授業

2026年3月5日

第二外国語のいいところ① ~中国語・ロシア語・フランス語・スペイン語編~

記事サムネ
いろんな国の国旗が書いてある

 

 東大に進学すると、新たな外国語に触れる。前期課程では、中国語・韓国朝鮮語・フランス語・ドイツ語・ロシア語・スペイン語・イタリア語の中から一つを選び、1年間必修で授業を受けることになる。どの言語を選んでも、その先に待っているのは新しい世界との出会いだ。もちろん、興味があれば初修外国語に加え第三外国語としてアラビア語・ラテン語・ベトナム語……世界中のたくさんの言語の授業を選択できる。後期課程や大学院へ進んでも、意欲があれば「上級」の授業が受けられるほか、大学の支援が受けられる留学プログラムも多数ある。東大に天井はない。今回は教養学部で初修外国語の授業を受け持つ教員に、各言語の魅力を寄稿してもらった。(構成・溝口慶)

 

中国語 同じ漢字から広がる世界

 

〜上有政策,下有对策〜

上に政策あれば下に対策あり

 

 中国語と日本語は微妙なおもしろい関係にあります。文法は全くと言っていいほど違うし、音声も全然違うのですが、同じ漢字という文字を使っています。日常的に大量に漢字を使っているのは世界中で中国語と日本語だけです。しかし、日本語は漢字以外の文字もたくさん使いますが、中国語は基本的に漢字のみです。また、日中間の漢字の字体には大小の違いがあり、同じ漢字でも意味が違うことがあります。その一方で、近代日本人が多くの新しい漢語を考案・流通させ文化交流が広く深まったため、現在の中国語の語彙には多くの和製漢語が含まれています。文脈依存性が高く、主語と目的語の語順が基本文型にあまり制約されない点も意外と似ています。

 

 東大では、まずピンインというローマ字を使った発音記号に基づいて発音を習得し、簡体字という中国大陸で標準的に使われている字体で学んでいきます。中級になったら、本場のようにピンインを外した漢字だけの文章を読みます。初級が終わった後も、是非積極的に中級以上の選択科目を履修して下さい。中級以降になったら、台湾や香港で使われている繁体字に触れる機会も出てくるでしょう。4学期の間まじめに学習すれば、中国語の書籍やWebページの内容も辞書を使って簡単に確認できるようになり、世界が一気に広がります。

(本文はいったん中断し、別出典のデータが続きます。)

What follows belongs to an exercise in optimizing a design on an open flow for small area, a short achievable clock period and few clock cycles per item; a production flow would make more cautious choices.
RTL that was checked went through simulation tests only; none was proved equivalent to the original.
No activity file was given, so power comes from the tool's default toggle rates.

==> inputs of quartz <==
==> flow/design.v <==
package fss_pkg;
   localparam int BYTE_BITS         = 8;
   localparam int CSR_INDEX_BITS    = 3;
   localparam int CSR_DATA_BITS     = 64;
   localparam int MATCH_BITS        = 6;
   localparam int OFFSET_OUT_BITS   = 32;
   localparam int REG_PATTERN_BYTES = 31;
   localparam int PATTERN_REG_BITS  = 4 * CSR_DATA_BITS;
   localparam logic [MATCH_BITS-1:0] MIN_MATCHES_RESET = 6'd31;
   typedef enum logic [CSR_INDEX_BITS-1:0] {
      CSR_PATTERN_LO    = 3'd0,
      CSR_PATTERN_MID   = 3'd1,
      CSR_PATTERN_UPPER = 3'd2,
      CSR_PATTERN_TOP   = 3'd3,
      CSR_FINAL_BYTE    = 3'd4,
      CSR_MIN_MATCHES   = 3'd5
   } csr_index_type;
   typedef struct packed {
      logic [CSR_DATA_BITS-1:0] pattern_top;
      logic [CSR_DATA_BITS-1:0] pattern_upper;
      logic [CSR_DATA_BITS-1:0] pattern_mid;
      logic [CSR_DATA_BITS-1:0] pattern_lo;
      logic [BYTE_BITS-1:0]     final_byte;
      logic [MATCH_BITS-1:0]    min_matches;
   } cfg_type;
endpackage
import fss_pkg::*;
module fss_match #(
   parameter int PATTERN_LEN = 32
) (
   input  logic [BYTE_BITS-1:0]                           data_byte,
   input  logic [PATTERN_LEN-1:0][BYTE_BITS-1:0]          pattern,
   output logic [PATTERN_LEN-1:0]                         equal
);
   for (genvar j = 0; j < PATTERN_LEN; j++) begin : g_pos
      assign equal[j] = (data_byte == pattern[j]);
   end
endmodule
import fss_pkg::*;
module fuzzy_signature_scanner #(
   parameter int PATTERN_LEN = 32,
   parameter int OFFSET_BITS = 32
) (
   input  logic                      clock,
   input  logic                      reset,
   input  logic                      req_valid,
   output logic                      req_ready,
   input  logic [7:0]                req_data_byte,
   input  logic                      req_end_of_region,
   output logic                      rsp_valid,
   input  logic                      rsp_ready,
   output logic                      rsp_found,
   output logic [31:0]               rsp_hit_offset,
   input  logic                      csr_wr_en,
   input  logic [2:0]                csr_index,
   input  logic [63:0]               csr_wdata
);
   localparam int N = PATTERN_LEN;
   logic [REG_PATTERN_BYTES-1:0][BYTE_BITS-1:0] pat_ff;    
   logic [BYTE_BITS-1:0]                        final_ff;  
   logic [MATCH_BITS-1:0]                       min_ff;
   logic [CSR_DATA_BITS-1:0] wdata;
   logic [5:0]               wr;
   assign wdata = reset ? {{(CSR_DATA_BITS-MATCH_BITS){1'b0}}, MIN_MATCHES_RESET} : csr_wdata;
   for (genvar r = 0; r < 6; r++) begin : g_wr
      assign wr[r] = reset || (csr_wr_en && csr_index == 3'(r));
   end
   always_ff @(posedge clock) begin
      if (wr[CSR_PATTERN_LO])    pat_ff[7:0]   <= reset ? '0 : wdata;
      if (wr[CSR_PATTERN_MID])   pat_ff[15:8]  <= reset ? '0 : wdata;
      if (wr[CSR_PATTERN_UPPER]) pat_ff[23:16] <= reset ? '0 : wdata;
      if (wr[CSR_PATTERN_TOP])   pat_ff[30:24] <= reset ? '0 : wdata[55:0];
      if (wr[CSR_FINAL_BYTE])    final_ff      <= reset ? '0 : wdata[BYTE_BITS-1:0];
      if (wr[CSR_MIN_MATCHES])   min_ff        <= wdata[MATCH_BITS-1:0];
   end
   logic                   ready_ff;
   logic                   first_ff;      
   logic [4:0]             seen_ff;       
   logic                   past_ff;       
   logic                   hit_done_ff;   
   logic [OFFSET_BITS-1:0] off_ff;        
   logic                   rsp_valid_ff, rsp_found_ff;
   logic                   pend_ff;       
   logic [N-1:1][5:0] part;
   logic [N-1:0][BYTE_BITS-1:0] pattern;
   logic [N-1:0]                equal;
   assign pattern = {final_ff, pat_ff};
   fss_match #(
      .PATTERN_LEN(N)
   ) u_match (
      .data_byte(req_data_byte),
      .pattern  (pattern),
      .equal    (equal)
   );
   logic hd, live, go;
   logic hit_if_eq, hit_if_ne, hit_now, hit_rep, miss_rep, move;
   assign hd   = hit_done_ff && !first_ff;
   assign live = !first_ff && (&seen_ff) && !hd;    
   assign go   = req_valid && ready_ff;
   logic hit_if_eq_ff, hit_if_ne_ff;
   logic ge0, ge1, ge2;
   assign ge0 = {1'b0, part[2]} >= {1'b0, min_ff};
   assign ge1 = {1'b0, part[2]} + 7'd1 >= {1'b0, min_ff};
   assign ge2 = {1'b0, part[2]} + 7'd2 >= {1'b0, min_ff};
   assign hit_if_eq = equal[N-2] ? ge2 : ge1;
   assign hit_if_ne = equal[N-2] ? ge1 : ge0;
   assign hit_now   = live && (equal[N-1] ? hit_if_eq_ff : hit_if_ne_ff);
   assign hit_rep  = go && hit_now;
   assign miss_rep = go && req_end_of_region && !hd && !hit_now;
   assign move     = pend_ff && (!rsp_valid_ff || rsp_ready);
   logic                   first_d, hit_done_d, rsp_valid_d, pend_d;
   logic [4:0]             seen_d;
   logic                   hd_d, live_d;
   logic [OFFSET_BITS-1:0] off_inc, off_d;
   logic                   off_chk, off_clr;
   always_comb begin
      first_d     = go ? req_end_of_region : first_ff;
      seen_d      = go ? (first_ff ? 5'd1 : ((&seen_ff) ? seen_ff : seen_ff + 5'd1)) : seen_ff;
      hit_done_d  = go ? (hd || hit_now) : hit_done_ff;
      rsp_valid_d = hit_rep || move || (rsp_valid_ff && !rsp_ready);
      pend_d      = miss_rep || (pend_ff && !move);
      hd_d   = hit_done_d && !first_d;
      live_d = !first_d && (&seen_d) && !hd_d;
      off_inc = (off_ff == {{(OFFSET_BITS-6){1'b1}}, 6'b011111}) ? off_ff : off_ff + 1'b1;
      off_chk = go && live;
      off_clr = move || (off_chk && !past_ff);
      off_d   = ({OFFSET_BITS{!off_chk && !off_clr}} & off_ff)
              | ({OFFSET_BITS{off_chk && past_ff}} & off_inc);
   end
   always_ff @(posedge clock) begin
      if (reset) begin
         ready_ff     <= 1'b1;
         first_ff     <= 1'b1;
         rsp_valid_ff <= 1'b0;
         pend_ff      <= 1'b0;
      end else begin
         ready_ff     <= !((live_d && (rsp_valid_d || pend_d)) || (!hd_d && rsp_valid_d && pend_d));
         first_ff     <= first_d;
         rsp_valid_ff <= rsp_valid_d;
         pend_ff      <= pend_d;
      end
   end
   always_ff @(posedge clock) begin
      seen_ff     <= seen_d;
      hit_done_ff <= hit_done_d;
      if (go) begin
         past_ff <= !first_ff && (&seen_ff);
         hit_if_eq_ff <= hit_if_eq;
         hit_if_ne_ff <= hit_if_ne;
      end
      off_ff       <= off_d;
      rsp_found_ff <= hit_rep || (!move && rsp_found_ff);
   end
   for (genvar k = 1; k < N; k++) begin : g_part
      localparam int W = $clog2(N - k + 1);
      logic [W-1:0] part_ff;
      if (k == N - 1) begin : g_last
         always_ff @(posedge clock)
            if (go) part_ff <= equal[0];
      end else begin : g_mid
         logic [W-1:0] part_src, part_inc, part_ones;
         assign part_src = W'(part[k+1]);
         always_comb begin
            part_ones[0] = 1'b1;
            for (int i = 1; i < W; i++)
               part_ones[i] = part_ones[i-1] && part_src[i-1];
            part_inc = part_src ^ (part_ones & {W{equal[N-1-k]}});
         end
         always_ff @(posedge clock)
            if (go) part_ff <= part_inc;
      end
      assign part[k] = 6'(part_ff);
   end
   assign req_ready      = ready_ff;
   assign rsp_valid      = rsp_valid_ff;
   assign rsp_found      = rsp_found_ff;
   assign rsp_hit_offset = off_ff;
endmodule
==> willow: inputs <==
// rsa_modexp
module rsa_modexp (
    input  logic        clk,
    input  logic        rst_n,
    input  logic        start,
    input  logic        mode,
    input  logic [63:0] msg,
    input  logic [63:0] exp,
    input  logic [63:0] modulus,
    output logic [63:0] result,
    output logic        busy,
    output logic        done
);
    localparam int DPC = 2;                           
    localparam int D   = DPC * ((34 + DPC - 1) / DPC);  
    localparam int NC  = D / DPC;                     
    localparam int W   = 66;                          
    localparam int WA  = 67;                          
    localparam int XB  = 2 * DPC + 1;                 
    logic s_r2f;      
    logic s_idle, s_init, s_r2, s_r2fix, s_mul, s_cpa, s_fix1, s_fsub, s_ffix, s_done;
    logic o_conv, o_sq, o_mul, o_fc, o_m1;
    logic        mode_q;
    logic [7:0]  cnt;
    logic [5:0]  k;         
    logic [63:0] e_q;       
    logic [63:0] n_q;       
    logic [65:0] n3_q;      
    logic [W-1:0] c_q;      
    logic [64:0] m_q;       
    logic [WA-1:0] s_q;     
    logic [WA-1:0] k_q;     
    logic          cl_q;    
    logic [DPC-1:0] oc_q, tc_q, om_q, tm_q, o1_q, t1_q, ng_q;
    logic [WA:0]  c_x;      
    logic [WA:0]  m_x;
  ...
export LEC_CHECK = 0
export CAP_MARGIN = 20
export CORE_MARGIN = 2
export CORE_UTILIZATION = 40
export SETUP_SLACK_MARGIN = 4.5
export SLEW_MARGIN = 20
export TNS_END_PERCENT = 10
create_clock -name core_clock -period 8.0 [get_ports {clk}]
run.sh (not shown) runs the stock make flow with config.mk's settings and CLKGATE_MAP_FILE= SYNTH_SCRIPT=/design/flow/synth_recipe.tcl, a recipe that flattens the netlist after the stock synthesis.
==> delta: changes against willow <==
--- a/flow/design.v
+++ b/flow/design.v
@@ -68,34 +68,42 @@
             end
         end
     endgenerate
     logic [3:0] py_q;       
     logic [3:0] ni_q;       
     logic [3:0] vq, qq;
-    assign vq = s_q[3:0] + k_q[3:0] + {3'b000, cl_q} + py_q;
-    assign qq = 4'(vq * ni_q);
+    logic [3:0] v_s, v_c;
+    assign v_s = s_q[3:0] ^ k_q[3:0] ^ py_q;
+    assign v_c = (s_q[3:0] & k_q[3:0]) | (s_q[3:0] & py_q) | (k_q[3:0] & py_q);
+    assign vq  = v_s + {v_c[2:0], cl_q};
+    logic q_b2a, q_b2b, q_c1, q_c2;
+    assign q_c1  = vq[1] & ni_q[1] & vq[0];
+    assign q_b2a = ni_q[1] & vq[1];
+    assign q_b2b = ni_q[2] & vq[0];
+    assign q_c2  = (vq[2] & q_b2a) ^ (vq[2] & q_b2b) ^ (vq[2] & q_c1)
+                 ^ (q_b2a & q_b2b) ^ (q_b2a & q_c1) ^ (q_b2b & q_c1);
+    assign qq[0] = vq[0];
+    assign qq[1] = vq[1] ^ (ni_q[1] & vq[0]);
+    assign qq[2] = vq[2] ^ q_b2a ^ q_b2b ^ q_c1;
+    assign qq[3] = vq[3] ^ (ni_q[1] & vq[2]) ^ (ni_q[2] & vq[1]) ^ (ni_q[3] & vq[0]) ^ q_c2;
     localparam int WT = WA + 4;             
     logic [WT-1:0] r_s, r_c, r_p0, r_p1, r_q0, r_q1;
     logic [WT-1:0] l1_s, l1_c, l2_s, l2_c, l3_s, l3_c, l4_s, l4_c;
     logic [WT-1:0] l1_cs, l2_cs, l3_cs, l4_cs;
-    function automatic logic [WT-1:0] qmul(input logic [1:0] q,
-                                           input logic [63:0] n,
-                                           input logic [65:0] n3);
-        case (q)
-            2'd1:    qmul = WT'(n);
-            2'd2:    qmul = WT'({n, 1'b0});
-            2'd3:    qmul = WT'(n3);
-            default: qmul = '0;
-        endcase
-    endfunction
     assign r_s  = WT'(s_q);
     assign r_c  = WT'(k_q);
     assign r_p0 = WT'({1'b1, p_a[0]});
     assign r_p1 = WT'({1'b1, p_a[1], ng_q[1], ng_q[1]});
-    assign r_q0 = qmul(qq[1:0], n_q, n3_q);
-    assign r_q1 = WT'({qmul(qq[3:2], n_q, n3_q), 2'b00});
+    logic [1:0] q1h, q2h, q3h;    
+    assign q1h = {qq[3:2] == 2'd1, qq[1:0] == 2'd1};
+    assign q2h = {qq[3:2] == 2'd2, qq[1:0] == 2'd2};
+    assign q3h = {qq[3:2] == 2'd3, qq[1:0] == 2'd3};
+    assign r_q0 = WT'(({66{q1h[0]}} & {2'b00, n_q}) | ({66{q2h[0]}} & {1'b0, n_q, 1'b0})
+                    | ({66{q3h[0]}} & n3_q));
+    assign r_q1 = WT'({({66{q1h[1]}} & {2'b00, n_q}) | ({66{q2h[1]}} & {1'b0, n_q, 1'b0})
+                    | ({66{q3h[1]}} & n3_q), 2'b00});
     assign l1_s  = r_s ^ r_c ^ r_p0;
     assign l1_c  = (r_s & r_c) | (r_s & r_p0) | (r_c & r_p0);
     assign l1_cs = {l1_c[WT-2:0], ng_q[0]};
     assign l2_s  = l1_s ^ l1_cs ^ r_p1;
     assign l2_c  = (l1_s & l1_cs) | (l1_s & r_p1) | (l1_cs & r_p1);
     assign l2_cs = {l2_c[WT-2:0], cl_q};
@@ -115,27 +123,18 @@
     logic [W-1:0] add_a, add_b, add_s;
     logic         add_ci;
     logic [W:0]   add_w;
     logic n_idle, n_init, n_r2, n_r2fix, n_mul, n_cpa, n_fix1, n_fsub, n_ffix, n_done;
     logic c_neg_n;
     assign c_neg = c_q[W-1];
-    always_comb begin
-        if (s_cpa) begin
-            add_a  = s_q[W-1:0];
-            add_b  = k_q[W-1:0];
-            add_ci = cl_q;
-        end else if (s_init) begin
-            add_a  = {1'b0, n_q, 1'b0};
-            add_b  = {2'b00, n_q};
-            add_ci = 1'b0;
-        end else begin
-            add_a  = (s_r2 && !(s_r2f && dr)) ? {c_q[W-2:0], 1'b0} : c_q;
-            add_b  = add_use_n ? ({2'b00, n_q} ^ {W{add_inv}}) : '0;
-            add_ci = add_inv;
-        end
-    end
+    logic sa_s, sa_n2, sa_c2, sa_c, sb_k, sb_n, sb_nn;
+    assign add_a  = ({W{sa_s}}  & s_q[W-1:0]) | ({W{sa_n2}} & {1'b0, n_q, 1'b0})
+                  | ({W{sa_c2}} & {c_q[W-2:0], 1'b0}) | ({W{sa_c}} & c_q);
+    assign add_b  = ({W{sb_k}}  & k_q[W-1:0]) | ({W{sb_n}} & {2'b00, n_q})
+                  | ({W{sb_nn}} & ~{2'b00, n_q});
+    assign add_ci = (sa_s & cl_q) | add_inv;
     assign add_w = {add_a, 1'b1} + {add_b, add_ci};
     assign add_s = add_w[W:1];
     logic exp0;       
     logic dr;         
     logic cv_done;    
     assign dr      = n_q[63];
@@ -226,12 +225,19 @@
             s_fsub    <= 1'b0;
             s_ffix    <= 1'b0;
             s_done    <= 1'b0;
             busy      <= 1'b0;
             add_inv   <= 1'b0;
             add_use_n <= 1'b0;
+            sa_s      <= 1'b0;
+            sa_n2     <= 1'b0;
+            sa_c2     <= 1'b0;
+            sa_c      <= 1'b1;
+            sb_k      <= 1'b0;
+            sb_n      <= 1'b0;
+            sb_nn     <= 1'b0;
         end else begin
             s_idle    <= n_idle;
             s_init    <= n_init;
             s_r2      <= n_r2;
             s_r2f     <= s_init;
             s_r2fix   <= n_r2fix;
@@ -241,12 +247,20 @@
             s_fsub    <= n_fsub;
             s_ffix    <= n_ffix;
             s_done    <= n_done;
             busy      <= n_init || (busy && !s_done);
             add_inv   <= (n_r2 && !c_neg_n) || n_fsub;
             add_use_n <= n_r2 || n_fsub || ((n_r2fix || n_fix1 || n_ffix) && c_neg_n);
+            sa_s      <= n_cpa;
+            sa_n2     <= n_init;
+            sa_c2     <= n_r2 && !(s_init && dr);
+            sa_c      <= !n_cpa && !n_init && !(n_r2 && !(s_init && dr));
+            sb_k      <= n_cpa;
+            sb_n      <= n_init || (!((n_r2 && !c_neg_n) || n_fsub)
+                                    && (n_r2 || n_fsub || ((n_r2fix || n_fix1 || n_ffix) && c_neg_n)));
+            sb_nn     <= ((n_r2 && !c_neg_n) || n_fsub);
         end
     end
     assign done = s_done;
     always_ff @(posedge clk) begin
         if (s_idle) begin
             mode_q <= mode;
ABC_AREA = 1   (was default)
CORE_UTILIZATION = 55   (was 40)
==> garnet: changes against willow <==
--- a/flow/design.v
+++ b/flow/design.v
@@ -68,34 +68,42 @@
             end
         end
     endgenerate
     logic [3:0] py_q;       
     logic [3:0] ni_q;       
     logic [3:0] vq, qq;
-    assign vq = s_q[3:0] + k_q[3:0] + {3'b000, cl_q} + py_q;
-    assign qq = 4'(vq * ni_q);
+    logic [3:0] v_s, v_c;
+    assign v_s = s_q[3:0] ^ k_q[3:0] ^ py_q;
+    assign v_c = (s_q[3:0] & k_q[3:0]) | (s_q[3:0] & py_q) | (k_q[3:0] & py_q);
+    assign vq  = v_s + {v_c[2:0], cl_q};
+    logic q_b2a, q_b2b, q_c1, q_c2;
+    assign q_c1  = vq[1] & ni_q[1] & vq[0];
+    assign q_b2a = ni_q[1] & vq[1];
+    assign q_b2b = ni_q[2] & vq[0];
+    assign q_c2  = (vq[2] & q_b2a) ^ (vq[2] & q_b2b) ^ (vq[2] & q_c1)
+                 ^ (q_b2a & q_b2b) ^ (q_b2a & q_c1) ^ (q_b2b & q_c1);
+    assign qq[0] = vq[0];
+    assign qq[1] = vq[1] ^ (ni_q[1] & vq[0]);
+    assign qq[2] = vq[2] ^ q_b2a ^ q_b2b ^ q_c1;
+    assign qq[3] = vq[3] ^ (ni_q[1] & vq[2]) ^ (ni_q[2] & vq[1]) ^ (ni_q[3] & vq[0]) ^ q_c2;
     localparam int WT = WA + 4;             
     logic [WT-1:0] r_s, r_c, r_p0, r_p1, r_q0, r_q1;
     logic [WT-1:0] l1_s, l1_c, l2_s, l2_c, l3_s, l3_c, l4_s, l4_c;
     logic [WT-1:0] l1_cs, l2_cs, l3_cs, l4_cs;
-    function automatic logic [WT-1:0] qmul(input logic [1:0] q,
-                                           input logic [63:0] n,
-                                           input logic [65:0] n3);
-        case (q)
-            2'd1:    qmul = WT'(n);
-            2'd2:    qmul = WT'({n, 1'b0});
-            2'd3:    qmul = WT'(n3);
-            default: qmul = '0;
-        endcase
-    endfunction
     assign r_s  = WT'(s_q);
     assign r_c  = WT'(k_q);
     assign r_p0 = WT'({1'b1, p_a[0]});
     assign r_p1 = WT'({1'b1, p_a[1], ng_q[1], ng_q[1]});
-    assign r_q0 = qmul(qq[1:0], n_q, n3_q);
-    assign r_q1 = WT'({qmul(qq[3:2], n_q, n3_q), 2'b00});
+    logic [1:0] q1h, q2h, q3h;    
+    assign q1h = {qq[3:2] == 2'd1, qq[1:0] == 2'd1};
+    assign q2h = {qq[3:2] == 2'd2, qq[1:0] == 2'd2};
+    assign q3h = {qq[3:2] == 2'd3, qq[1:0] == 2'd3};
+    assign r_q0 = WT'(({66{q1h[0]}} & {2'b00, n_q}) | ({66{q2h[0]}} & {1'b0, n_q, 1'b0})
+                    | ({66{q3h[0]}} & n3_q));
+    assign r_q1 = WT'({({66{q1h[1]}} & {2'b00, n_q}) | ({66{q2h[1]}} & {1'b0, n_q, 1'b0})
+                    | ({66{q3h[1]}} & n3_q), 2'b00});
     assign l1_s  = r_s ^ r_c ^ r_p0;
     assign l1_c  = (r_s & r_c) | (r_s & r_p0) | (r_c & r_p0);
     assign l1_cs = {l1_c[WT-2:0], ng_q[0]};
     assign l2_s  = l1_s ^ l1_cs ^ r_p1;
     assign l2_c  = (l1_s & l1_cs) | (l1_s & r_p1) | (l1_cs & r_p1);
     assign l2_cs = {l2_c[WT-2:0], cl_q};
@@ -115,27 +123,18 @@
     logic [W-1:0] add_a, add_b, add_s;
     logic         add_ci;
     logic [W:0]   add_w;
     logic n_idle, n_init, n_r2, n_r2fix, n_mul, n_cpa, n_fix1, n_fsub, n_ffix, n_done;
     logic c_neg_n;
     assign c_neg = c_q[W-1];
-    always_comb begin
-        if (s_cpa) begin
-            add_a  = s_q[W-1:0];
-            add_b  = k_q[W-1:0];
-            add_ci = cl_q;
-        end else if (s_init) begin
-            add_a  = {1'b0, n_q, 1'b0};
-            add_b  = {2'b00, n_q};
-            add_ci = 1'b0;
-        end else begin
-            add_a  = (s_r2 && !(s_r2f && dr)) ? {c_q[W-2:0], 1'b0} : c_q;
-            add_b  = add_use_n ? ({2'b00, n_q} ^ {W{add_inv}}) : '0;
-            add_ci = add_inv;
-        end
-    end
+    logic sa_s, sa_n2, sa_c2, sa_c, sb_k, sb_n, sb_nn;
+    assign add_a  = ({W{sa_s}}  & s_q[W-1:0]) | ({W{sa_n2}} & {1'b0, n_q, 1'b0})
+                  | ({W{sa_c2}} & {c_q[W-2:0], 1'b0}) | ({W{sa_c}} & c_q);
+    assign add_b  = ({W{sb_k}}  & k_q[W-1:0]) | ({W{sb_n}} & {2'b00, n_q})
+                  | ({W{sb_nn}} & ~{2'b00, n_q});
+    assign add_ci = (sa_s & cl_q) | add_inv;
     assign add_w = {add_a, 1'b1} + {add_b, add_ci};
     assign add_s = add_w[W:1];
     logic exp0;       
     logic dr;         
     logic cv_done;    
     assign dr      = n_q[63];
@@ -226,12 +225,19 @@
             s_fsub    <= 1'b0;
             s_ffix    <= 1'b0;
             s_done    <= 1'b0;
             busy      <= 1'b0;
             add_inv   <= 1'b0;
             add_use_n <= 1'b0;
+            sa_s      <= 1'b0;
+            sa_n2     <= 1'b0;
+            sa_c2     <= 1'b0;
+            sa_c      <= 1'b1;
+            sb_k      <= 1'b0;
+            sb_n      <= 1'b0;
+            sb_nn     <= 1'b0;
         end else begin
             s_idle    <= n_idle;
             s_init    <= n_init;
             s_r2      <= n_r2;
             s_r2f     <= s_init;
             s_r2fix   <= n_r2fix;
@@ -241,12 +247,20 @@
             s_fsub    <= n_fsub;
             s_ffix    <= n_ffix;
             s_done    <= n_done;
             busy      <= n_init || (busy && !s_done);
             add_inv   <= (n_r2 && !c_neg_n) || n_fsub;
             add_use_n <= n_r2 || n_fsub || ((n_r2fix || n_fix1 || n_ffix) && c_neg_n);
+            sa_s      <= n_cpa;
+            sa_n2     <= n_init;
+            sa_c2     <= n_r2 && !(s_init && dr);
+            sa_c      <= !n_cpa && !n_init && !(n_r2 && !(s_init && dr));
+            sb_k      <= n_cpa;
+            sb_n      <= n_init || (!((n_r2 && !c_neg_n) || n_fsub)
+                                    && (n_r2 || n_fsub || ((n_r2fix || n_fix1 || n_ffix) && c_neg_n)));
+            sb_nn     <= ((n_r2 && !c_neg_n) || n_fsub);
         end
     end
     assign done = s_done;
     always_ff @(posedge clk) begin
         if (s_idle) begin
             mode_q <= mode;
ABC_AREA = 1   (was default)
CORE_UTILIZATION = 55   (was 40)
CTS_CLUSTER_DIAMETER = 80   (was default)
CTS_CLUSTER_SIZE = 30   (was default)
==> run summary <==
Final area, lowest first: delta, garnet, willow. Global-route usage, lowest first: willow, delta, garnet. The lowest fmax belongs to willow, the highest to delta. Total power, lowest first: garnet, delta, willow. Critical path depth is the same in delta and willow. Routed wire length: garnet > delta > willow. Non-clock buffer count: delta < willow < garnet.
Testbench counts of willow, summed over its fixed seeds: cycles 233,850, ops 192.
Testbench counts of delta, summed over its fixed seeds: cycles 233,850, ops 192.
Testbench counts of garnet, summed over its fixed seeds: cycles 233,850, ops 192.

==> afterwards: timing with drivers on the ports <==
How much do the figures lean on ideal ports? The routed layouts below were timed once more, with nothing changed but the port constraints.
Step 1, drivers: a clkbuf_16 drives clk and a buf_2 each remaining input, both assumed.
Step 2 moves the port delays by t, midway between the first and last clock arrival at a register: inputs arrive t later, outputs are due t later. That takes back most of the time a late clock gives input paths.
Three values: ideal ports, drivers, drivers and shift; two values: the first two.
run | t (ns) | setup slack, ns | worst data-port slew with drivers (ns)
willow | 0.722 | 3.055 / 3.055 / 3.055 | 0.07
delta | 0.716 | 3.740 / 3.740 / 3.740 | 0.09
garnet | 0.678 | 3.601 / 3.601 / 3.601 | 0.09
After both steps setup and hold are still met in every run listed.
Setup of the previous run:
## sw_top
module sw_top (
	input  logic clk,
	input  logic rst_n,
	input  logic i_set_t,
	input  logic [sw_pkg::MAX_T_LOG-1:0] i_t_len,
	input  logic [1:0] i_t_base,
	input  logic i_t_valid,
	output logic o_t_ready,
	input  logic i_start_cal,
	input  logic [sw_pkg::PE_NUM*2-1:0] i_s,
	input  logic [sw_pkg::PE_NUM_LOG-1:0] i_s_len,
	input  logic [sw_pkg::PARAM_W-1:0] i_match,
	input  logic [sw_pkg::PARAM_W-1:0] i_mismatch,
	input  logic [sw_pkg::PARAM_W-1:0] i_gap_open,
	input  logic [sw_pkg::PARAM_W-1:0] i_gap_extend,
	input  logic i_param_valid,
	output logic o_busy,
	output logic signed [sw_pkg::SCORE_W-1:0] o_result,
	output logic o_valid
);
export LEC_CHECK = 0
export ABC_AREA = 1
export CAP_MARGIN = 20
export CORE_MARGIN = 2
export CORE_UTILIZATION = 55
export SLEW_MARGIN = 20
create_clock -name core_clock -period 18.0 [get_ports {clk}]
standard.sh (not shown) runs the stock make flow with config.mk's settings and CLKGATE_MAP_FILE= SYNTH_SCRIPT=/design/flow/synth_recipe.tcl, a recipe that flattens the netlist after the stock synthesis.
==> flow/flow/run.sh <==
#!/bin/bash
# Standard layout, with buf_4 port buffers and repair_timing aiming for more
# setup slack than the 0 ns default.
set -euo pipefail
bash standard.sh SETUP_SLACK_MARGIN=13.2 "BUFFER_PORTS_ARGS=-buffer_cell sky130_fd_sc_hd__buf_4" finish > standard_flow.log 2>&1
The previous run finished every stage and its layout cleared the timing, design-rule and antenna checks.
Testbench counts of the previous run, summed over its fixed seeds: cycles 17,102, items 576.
This design comes from an exercise in tuning for small area on the open sky130 flow, not from production work.
Only simulation tests tie the RTL to the original design; equivalence was not proved.
Power and IR drop assume default switching activity. The flow treats the clock pin as an ideal source, which a real chip does not have.

==> flow/design.v <==
module cb_aoi222 (
  input  logic a1, a2, b1, b2, c1, c2,
  output logic y
);
  assign y = !((a1 & a2) | (b1 & b2) | (c1 & c2));
endmodule
module cb_nand4 (
  input  logic a, b, c, d,
  output logic y
);
  assign y = !(a & b & c & d);
endmodule
module cb_nor2 (
  input  logic a, b,
  output logic y
);
  assign y = !(a | b);
endmodule
module cb_or4 (
  input  logic a, b, c, d,
  output logic y
);
  assign y = a | b | c | d;
endmodule
module cb_nand2 (
  input  logic a, b,
  output logic y
);
  assign y = !(a & b);
endmodule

中国語は、声調というイントネーションのような音の高低が1字ずつ決まっていて、音楽的な言語とも言われるので、まず大事なのは、発音練習です。意味をイメージしながら暗記するくらい音読するとめきめきと上達します。発音練習を大声で行うことはストレス解消にもなります。4学期間学べば、簡単な日常会話はできるようになると思いますが、初級の時から特にリスニングの練習を意識しておくとよいと思います。最初はディクテーションがお勧めです。

 

 中国語は、母語話者数世界一で、日中交流も広くかつ深く進行中です。東大だけではなく様々な団体・組織から、中国の人達と交流する機会が提供されています。あなたが中国語ネイティブと中国語で意思を通わせることになる機会・場面はすぐ訪れるはずです。

(伊藤徳也・総合文化研究科教授)

 

履修者の声

 中国は日本の隣国で交流も盛んだったので、使える場面が多そうという理由で中国語を専願。字体は少し違いますが、我々が慣れ親しんだ漢字を使うということも決め手でした。クラスは落ち着いた感じの人が多く、ちょうど居心地が良かったです。負担は活用のある言語に比べて高くないと感じます。難しいのは発音ですが、ネイティブの先生にも指導を受けるので、何とかなりました。中国に行った際に、学んだ会話をすぐに現地で生かせるのが良いですね。

(文Ⅲ・2年)

 

ロシア語 あえて今、東大でロシア語を

 

Все счастливые семьи похожи друг на друга, каждая несчастливая семья несчастлива по-своему.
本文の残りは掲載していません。